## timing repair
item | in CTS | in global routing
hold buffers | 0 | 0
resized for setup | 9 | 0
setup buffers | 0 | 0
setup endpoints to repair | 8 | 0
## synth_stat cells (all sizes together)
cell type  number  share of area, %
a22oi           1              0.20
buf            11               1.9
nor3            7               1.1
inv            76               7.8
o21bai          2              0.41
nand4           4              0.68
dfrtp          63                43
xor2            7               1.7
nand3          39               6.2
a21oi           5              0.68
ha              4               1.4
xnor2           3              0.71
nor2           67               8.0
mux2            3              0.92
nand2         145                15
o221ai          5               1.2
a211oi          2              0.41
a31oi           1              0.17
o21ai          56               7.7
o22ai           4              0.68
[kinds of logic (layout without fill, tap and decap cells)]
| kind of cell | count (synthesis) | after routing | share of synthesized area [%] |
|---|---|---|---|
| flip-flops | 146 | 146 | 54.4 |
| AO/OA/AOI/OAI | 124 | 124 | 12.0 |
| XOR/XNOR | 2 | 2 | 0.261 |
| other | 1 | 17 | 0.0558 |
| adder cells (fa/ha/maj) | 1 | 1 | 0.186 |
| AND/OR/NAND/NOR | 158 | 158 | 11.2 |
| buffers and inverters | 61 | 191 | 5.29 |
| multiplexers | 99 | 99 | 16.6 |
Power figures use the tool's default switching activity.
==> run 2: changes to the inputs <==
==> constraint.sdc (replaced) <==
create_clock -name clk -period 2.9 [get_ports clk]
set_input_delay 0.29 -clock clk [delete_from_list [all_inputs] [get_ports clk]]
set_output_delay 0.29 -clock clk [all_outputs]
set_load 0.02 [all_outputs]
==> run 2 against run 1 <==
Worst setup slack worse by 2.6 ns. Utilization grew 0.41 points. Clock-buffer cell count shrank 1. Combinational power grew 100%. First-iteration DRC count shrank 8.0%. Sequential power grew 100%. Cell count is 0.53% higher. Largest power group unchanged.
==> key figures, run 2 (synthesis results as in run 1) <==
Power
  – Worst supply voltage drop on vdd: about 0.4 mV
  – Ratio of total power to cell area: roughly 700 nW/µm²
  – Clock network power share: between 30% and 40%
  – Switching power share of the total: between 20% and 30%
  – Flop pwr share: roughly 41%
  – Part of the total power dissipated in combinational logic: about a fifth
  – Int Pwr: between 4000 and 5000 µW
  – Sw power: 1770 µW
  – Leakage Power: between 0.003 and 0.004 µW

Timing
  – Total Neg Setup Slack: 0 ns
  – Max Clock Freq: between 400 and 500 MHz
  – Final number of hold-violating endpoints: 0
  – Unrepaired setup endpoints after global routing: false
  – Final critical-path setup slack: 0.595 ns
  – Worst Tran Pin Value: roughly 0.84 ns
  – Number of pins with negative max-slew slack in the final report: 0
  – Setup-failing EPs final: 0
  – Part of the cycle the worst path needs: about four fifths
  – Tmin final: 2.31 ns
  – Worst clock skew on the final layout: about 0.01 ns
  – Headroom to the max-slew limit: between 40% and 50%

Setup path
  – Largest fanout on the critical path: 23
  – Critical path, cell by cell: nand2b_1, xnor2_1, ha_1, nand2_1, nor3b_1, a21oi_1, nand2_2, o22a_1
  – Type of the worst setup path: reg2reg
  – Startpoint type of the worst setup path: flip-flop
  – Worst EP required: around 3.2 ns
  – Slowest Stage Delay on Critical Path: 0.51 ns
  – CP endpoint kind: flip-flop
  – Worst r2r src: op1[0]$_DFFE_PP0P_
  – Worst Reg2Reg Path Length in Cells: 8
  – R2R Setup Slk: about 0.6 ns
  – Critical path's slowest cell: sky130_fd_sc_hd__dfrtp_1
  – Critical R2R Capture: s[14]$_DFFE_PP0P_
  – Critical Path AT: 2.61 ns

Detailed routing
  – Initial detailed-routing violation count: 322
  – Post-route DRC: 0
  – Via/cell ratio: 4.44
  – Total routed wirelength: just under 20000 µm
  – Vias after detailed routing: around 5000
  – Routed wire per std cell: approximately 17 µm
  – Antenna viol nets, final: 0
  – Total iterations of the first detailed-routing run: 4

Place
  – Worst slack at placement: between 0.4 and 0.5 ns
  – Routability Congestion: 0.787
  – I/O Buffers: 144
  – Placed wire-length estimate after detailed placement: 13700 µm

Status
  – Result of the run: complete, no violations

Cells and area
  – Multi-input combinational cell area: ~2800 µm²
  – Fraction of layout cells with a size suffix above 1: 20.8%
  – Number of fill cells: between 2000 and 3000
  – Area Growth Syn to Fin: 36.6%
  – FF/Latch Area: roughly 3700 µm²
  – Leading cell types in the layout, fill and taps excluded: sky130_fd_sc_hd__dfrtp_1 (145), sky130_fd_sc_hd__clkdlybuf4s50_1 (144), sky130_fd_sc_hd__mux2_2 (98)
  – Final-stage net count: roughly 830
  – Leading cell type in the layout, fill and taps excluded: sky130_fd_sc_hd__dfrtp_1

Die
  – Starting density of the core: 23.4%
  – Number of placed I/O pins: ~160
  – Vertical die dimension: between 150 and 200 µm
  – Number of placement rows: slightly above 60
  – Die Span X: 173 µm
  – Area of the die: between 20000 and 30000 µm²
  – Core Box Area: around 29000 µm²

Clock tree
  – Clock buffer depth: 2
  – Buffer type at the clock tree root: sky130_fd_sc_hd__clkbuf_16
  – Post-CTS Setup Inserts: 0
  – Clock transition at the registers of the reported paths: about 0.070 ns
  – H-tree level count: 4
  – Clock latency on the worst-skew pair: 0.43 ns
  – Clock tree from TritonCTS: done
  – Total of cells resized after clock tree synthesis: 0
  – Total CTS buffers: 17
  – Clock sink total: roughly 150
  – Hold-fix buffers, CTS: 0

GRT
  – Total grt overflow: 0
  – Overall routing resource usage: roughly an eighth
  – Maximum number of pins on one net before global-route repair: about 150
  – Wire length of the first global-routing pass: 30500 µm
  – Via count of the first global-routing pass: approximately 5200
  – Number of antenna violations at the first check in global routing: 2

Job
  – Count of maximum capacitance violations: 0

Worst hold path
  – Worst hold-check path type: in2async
## config.mk

```make
export PLATFORM = sky130hd
export DESIGN_NAME = pe_wb_align
export DESIGN_NICKNAME = d
export VERILOG_FILES = /design/src/rtl/pe_wb_align_pkg.sv /design/src/rtl/pe_wb_align_delay.sv /design/src/rtl/pe_wb_align.sv
export SDC_FILE = /design/constraint.sdc
export NUM_CORES = 1
export LEC_CHECK = 0
export ABC_AREA = 1
export CORE_ASPECT_RATIO = 1.25
export CORE_UTILIZATION = 40
export CTS_CLUSTER_DIAMETER = 40
export DETAILED_ROUTE_END_ITERATION = 6
export SLEW_MARGIN = 20
export SYNTH_ARGS = -nofsm -noshare
export SYNTH_HDL_FRONTEND = slang
export SYNTH_SLANG_ARGS = --single-unit
export TNS_END_PERCENT = 50
```

## constraint.sdc

```tcl
create_clock -name clk -period 3.8 [get_ports clk]
set_input_delay 0.76 -clock clk [delete_from_list [all_inputs] [get_ports clk]]
set_output_delay 0.76 -clock clk [all_outputs]
set_load 0.05 [all_outputs]
```
==> config.mk <==
export PLATFORM = sky130hd
export DESIGN_NAME = fetch_queue
export DESIGN_NICKNAME = d
export VERILOG_FILES = /design/src/rtl/fetch_queue.sv
export SDC_FILE = /design/constraint.sdc
export NUM_CORES = 1
export LEC_CHECK = 0
export CAP_MARGIN = 10
export CORE_MARGIN = 1.5
export CORE_UTILIZATION = 58
export CTS_CLUSTER_DIAMETER = 100
export DETAILED_ROUTE_END_ITERATION = 12
export GPL_TIMING_DRIVEN = 1
export PLACE_DENSITY = 0.85
export SLEW_MARGIN = 20
export SYNTH_ARGS = -nofsm -noshare
export SYNTH_HDL_FRONTEND = slang
export SYNTH_SLANG_ARGS = --single-unit
==> constraint.sdc <==
create_clock -name clk -period 5.5 [get_ports clk]
set_clock_uncertainty 0.2 [all_clocks]
set_input_delay 1.1 -clock clk [delete_from_list [all_inputs] [get_ports clk]]
set_output_delay 1.1 -clock clk [all_outputs]
set_load 0.1 [all_outputs]
==> src/rtl/fetch_queue.sv <==
// fetch_queue: in-order {pc, instruction} buffer between fetch and decode.
// Push/pop use valid/ready handshakes. The status outputs depend only on
// registered state, and full versus empty is tracked by an explicit count.
// A flush empties the queue on a control-flow redirect.
module fetch_queue #(
  parameter int          DEPTH     = 4,
  parameter logic [31:0] RESET_PC  = 32'hBFC00000,
  parameter logic [31:0] NOP_INSTR = 32'h00000013
) (
  input  logic                     clk,
  input  logic                     rst,
  input  logic                     flush,
  input  logic                     in_valid,
  output logic                     in_ready,
  input  logic [31:0]              in_pc,
  input  logic [31:0]              in_instr,
  output logic                     out_valid,
  input  logic                     out_ready,
  output logic [31:0]              out_pc,
  output logic [31:0]              out_pc_plus4,
  output logic [31:0]              out_instr,
  output logic [$clog2(DEPTH):0]   count
);

  localparam int AW = $clog2(DEPTH);
  localparam int CW = AW + 1;

  // Entry storage; contents are meaningless until written, so no reset.
  logic [31:0] pc_mem    [DEPTH];
  logic [31:0] instr_mem [DEPTH];

  logic [AW-1:0] wr_ptr_q, wr_ptr_d;
  logic [AW-1:0] rd_ptr_q, rd_ptr_d;
  logic [CW-1:0] count_q,  count_d;

  logic push;
  logic pop;
  logic wr_en;

  // Handshakes are qualified by registered status only, so a full queue
  // refuses a push even in a cycle where it also pops.
  always_comb begin
    in_ready  = (count_q != CW'(DEPTH));
    out_valid = (count_q != '0);
    push      = in_valid && in_ready;
    pop       = out_valid && out_ready;
    wr_en     = push && !flush;
  end

  // Next-state for pointers and occupancy; flush overrides push and pop.
  always_comb begin
    wr_ptr_d = wr_ptr_q;
    rd_ptr_d = rd_ptr_q;
    count_d  = count_q;
    if (flush) begin
      wr_ptr_d = '0;
      rd_ptr_d = '0;
      count_d  = '0;
    end else begin
      if (push) wr_ptr_d = wr_ptr_q + AW'(1);
      if (pop)  rd_ptr_d = rd_ptr_q + AW'(1);
      if (push && !pop)      count_d = count_q + CW'(1);
      else if (pop && !push) count_d = count_q - CW'(1);
    end
  end

  // Control state register; reset drops every entry immediately.
  always_ff @(posedge clk or negedge rst) begin
    if (!rst) begin
      wr_ptr_q <= '0;
      rd_ptr_q <= '0;
      count_q  <= '0;
    end else begin
      wr_ptr_q <= wr_ptr_d;
      rd_ptr_q <= rd_ptr_d;
      count_q  <= count_d;
    end
  end

  // Write the accepted pair at the tail; a flushed push is dropped.
  always_ff @(posedge clk) begin
    if (wr_en) begin
      pc_mem[wr_ptr_q]    <= in_pc;
      instr_mem[wr_ptr_q] <= in_instr;
    end
  end

  // Head read is combinational; an empty queue presents the reset pc and a NOP.
  always_comb begin
    out_pc    = RESET_PC;
    out_instr = NOP_INSTR;
    if (count_q != '0) begin
      out_pc    = pc_mem[rd_ptr_q];
      out_instr = instr_mem[rd_ptr_q];
    end
    out_pc_plus4 = out_pc + 32'd4;
    count        = count_q;
  end

endmodule

# Yosys cells after proc, flatten, opt, wreduce, memory -nomap -nowiden
# Memory sizes are Yosys's and may differ from the RTL's.
# Cells that the tools add are included.
# word_totals
reg_bits,7
mem_bits_rw,256
inputBits,69
out_inout_bits,101
wordCells,34
memories,2
# classes
add_sub_neg,5
eq_ne,1
mux,11
n_reduce_logical,12
# mem_list
name,depth,word_bits,rd,rd_ports_with_merged_regs,wr,line,source
instr_mem,4,32,1,0,1,30,logic [31:0] instr_mem [DEPTH];
pc_mem,4,32,1,0,1,29,logic [31:0] pc_mem [DEPTH];
# op_table
operator,n
32-bit 2-to-1 mux,2
"32-bit by 3-bit adder with 32-bit output, second input constant",1
3-bit 2-to-1 mux,3
2-bit 2-to-1 mux,4
3-bit nonzero test,2
1-bit logical AND,5
"2-bit by 1-bit adder with 2-bit output, second input constant",2
2-bit nonzero test,2
"3-bit by 1-bit adder with 3-bit output, second input constant",1
1-bit zero test,3
"3-bit inequality test, second input constant",1
"3-bit by 1-bit subtractor with 3-bit output, second input constant",1
1-bit 2-to-1 mux,2

# Longest topological paths before layout
# depth
depth_word,7
depth_mapped,12
mapped_depth_nobuf,11

# Least setup slack after synthesis
# OpenSTA, ideal clock, no wires.
# synth_path
path_type,flip-flop to output port
from,"reg count_q[0], in the netlist count[0]"
to,out out_pc_plus4[26]
arrival_ns,5.899
t_required_ns,4.200
slack_ns,-1.699
stages_incl_launch_ff,13
path_buffers,1
path_cell_list,dfrtp_1 > nor3_1 > inv_1 > clkbuf_1 > nand2_1 > inv_1 > ha_1 > nand2_1 > o22ai_1 > nand3b_1 > nor2_4 > nand4_1 > xnor2_1
# synth_between
elab_chain_len,3
# synth_rtl
element,line,source
from (decl),34,"logic [CW-1:0] count_q, count_d;"
from (signal assigned),76,count_q <= count_d;
3-bit nonzero test,92,if (count_q != '0) begin
32-bit 2-to-1 mux,92,
net out_pc[2],19,"output logic [31:0] out_pc,"
32-bit by 3-bit adder with 32-bit output,96,out_pc_plus4 = out_pc + 32'd4;
to (decl),20,"output logic [31:0] out_pc_plus4,"
# The timed path passes the listed nets, and every way through them passes these cells.

# Final worst setup path
# layout_path
from,reg rd_ptr_q[0]
to,out out_pc_plus4[18]
# layout_between
elab_chain_len,3
# layout_rtl
element,line,source
from (decl),33,"logic [AW-1:0] rd_ptr_q, rd_ptr_d;"
from (signal assigned),75,rd_ptr_q <= rd_ptr_d;
memory 4 x 32 bit,--,
32-bit 2-to-1 mux,92,
32-bit by 3-bit adder with 32-bit output,96,
# Every way passes these cells.

==> run summary <==
### Run status
* status: finished, final reports clean

### Layout
* sequential cell area: 7880 um^2
* synthesis-to-finish area growth: 24.3%
* area of combinational cells with multiple inputs: 3020 um^2
* most common cell after layout, fill and taps aside: sky130_fd_sc_hd__edfxtp_1
* number of nets in the finished design: 850
* proportion of layout cells with a drive suffix above 1: 26.3%
* fill cell total of the finished layout: 1102
* leading cell types in the layout, fill and taps excluded: sky130_fd_sc_hd__edfxtp_1, sky130_fd_sc_hd__clkdlybuf4s50_1, sky130_fd_sc_hd__buf_4, sky130_fd_sc_hd__mux4_2, sky130_fd_sc_hd__and2_1
* number of antenna diodes: 0

### Setup path
* kind of critical path: flop to primary output
* launch point of the worst reg-to-reg path: count[2]
* Worst R2R Setup Slack: 2.79 ns
* logic depth of the worst register-to-register path: 4
* destination of the worst register-to-register timing path: pc_mem[1][14]
* launching element type of the critical path: flop
* required time of the critical path: 4.20 ns
* CP Max Fanout: 50
* capturing element type of the critical path: primary output
* arrival time of the worst setup path: 3.90 ns

### Logic synthesis
* number of unique standard cell types used by synthesis: 54
* post-synthesis mux area share: 14.1%
* post-synthesis async set-or-reset flop share: 2.66%
* number of synthesized register bits: 263
* synthesized-area fraction occupied by xor and xnor cells: 2.60%
* average cell area after synthesis: 18.5 um^2
* complex-gate fraction of the synthesized area: 0.811%
* largest family of logic cells by synthesized area: multiplexers
* count of yosys warnings during synthesis: 0
* Main synth FF type: sky130_fd_sc_hd__edfxtp_1
* synthesized-area fraction occupied by and/or/nand/nor cells: 8.24%
* summed instance area of the synthesized netlist: 11100 um^2
* sequential-to-total area share from yosys stat: 70.8%
* area share of fa/ha/maj cells after synthesis: 0.744%
* cell count after synthesis: 600
* Post-synth EDFFs: 256
* net count after synthesis: 675

### Placed design
* routability cong.: 0.937
* worst slack at placement: 0.878 ns
* # port buffers: 169
* HPWL Detailed: 14300 um

### Floorplan
* placeable core area: 18800 um^2
* die height: 141 um
* width of the die: 141 um
* area of the die: 20000 um^2
* num ports: 170
* starting density of the core: 59.2%
* standard-cell rows: 50

### Worst hold path
* Hold Crit Class: flop to flop
* Hold Path Origin: wr_ptr_q[1]
* worst hold path stage count: 2
* hold path endpoint: wr_ptr_q[1]

### Timing
* Final setup violation count: 0
* final cycle utilization of the critical path: 94.6%
* highest clock rate: 0.192 GHz
* setup ws final: 0.295 ns
* count of pins over their slew limit: 0
* setup TNS: 0 ns
* transition time at the pin with the least slew margin: 1.01 ns
* number of failing hold endpoints at the final stage: 0
* worst rel slew slack: 32.5%
* setup repair after global routing missed its margin: no
* post-layout min period: 5.20 ns

### Clock network
* number of gates given a new drive strength after cts: 0
* hold buffers post-CTS: 0
* clock slew at the register clock pins of the worst setup and hold paths: 0.06 ns
* buffers inserted during post-CTS setup optimization: 0
* Clk Latency, worst-skew pair: 0.52 ns
* clock sinks: 263
* CTS root buf: sky130_fd_sc_hd__clkbuf_16
* CTS tree: done
* H-tree depth: 1
* Max Root-Sink Buffers: 3
* TritonCTS Buffers: 27

### GRT
* antenna violations before repair: 0
* wire length of the first global-routing pass: 34500 um
* pin count of the biggest net entering global routing: 65
* Remaining Overflow, GRT: 0
* total routing usage reported by global routing: 22.6%
* via count of the first global-routing pass: 6293

### Detailed routing
* via count: 5988
* count of antenna-violating nets left after detailed routing: 0
* DRC violation total after the first TritonRoute iteration: 409
* TritonRoute pass-1 iters: 4
* vias per cell: 5.82
* Avg WL per Cell: 21.8 um
* DRC violations left: 0
* detailed-route wire length: 22400 um

### Flow run
* max-cap check violation count: 0

## layer usage
| layer | GRT usage, % | vias up | routed length, um |
|---|---|---|---|
| met5 | 0 | - | 0 |
| met2 | 38.8 | 249 | 11400 |
| met1 | 29.6 | 3015 | 8970 |
| met4 | 5.97 | 0 | 418 |
| met3 | 4.99 | 34 | 1620 |
| li1 | - | 2690 | - |
## final cells by class
type	count	share of cell area (%)
clock buffers	32	5.03
clock inverters	16	0.997
inverters	19	0.544
multi-input cells	288	21.9
flip-flops and latches	263	57.1
well taps	234	2.12
repair buffers	176	12.3
## per-stage QoR
step / utilization [%] / std cells / hold slack (ns) / cell area (um^2)
floorplan: - / 600 / 0.343 / 11200
global placement: 69.1 / 980 / 0.367 / 13000
detailed placement: 69.1 / 980 / 0.394 / 13000
CTS: 73.5 / 1028 / 0.404 / 13800
global route: 73.5 / 1028 / 0.445 / 13800
finish: 73.5 / 1028 / 0.394 / 13800
## worst max-delay path: stages, from the launching register on
cell and delay, ns:
sky130_fd_sc_hd__dfrtp_4 0.87, sky130_fd_sc_hd__mux4_1 0.46, sky130_fd_sc_hd__and2_4 0.19, sky130_fd_sc_hd__ha_4 0.15
sky130_fd_sc_hd__nand2_1 0.05, sky130_fd_sc_hd__o22ai_1 0.30, sky130_fd_sc_hd__nand3b_1 0.33, sky130_fd_sc_hd__nor2_4 0.32
sky130_fd_sc_hd__nand3_1 0.14, sky130_fd_sc_hd__xnor2_1 0.29, sky130_fd_sc_hd__buf_12 0.22
## how the worst max path moves through the flow
stage          slack [ns]                to        start  cells past startpoint
6_report             0.30  out_pc_plus4[18]  rd_ptr_q[0]                     10
5_1_grt              0.06  out_pc_plus4[18]  rd_ptr_q[0]                     10
4_1_cts              0.31  out_pc_plus4[18]  rd_ptr_q[0]                     10
3_5_place_dp         0.88  out_pc_plus4[18]  rd_ptr_q[0]                     10
3_3_place_gp         1.06        out_pc[24]  rd_ptr_q[0]                      4
2_1_floorplan        0.01  out_pc_plus4[18]     count[0]                     12
## synth_stat cells, types with 5 or more instances
| cell | n | area [um^2] |
|---|---|---|
| sky130_fd_sc_hd__and2_1 | 45 | 282 |
| sky130_fd_sc_hd__and3_1 | 7 | 43.8 |
| sky130_fd_sc_hd__buf_2 | 5 | 25.0 |
| sky130_fd_sc_hd__clkbuf_1 | 14 | 52.6 |
| sky130_fd_sc_hd__dfrtp_1 | 7 | 175 |
| sky130_fd_sc_hd__edfxtp_1 | 256 | 7690 |
| sky130_fd_sc_hd__ha_1 | 5 | 62.6 |
| sky130_fd_sc_hd__inv_1 | 19 | 71.3 |
| sky130_fd_sc_hd__mux2i_1 | 11 | 110 |
| sky130_fd_sc_hd__mux4_1 | 18 | 473 |
| sky130_fd_sc_hd__mux4_2 | 42 | 946 |
| sky130_fd_sc_hd__nand2_1 | 29 | 109 |
| sky130_fd_sc_hd__nand3_1 | 9 | 45.0 |
| sky130_fd_sc_hd__nor2_1 | 23 | 86.3 |
| sky130_fd_sc_hd__nor3_1 | 5 | 25.0 |
| sky130_fd_sc_hd__or2_2 | 8 | 50.1 |
| sky130_fd_sc_hd__xnor2_1 | 22 | 193 |
| sky130_fd_sc_hd__xor2_1 | 11 | 96.3 |
## flip-flops by register name, indices dropped and copies added (netlist names)
| signal | flops |
|---|---|
| instr_mem | 128 |
| pc_mem | 128 |
| count | 3 |
| rd_ptr_q | 2 |
| wr_ptr_q | 2 |
## logic make-up (layout without fill, tap and decap cells)
logic type | Yosys count | count (layout)
AOI/OAI and AO/OA | 15 | 15
DFF | 263 | 263
adders and majority gates | 6 | 6
xor gates and xnor gates | 33 | 33
muxes | 74 | 74
buffers and inverters | 49 | 243
and+or+nand+nor | 160 | 160
Power is not shown: default switching activity piles up to over one toggle a cycle in this logic, so the estimate is an artifact.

What to produce: Filter the records above for lines with "Part".

Exercise solution:
  – Part of the total power dissipated in combinational logic: about a fifth
  – Part of the cycle the worst path needs: about four fifths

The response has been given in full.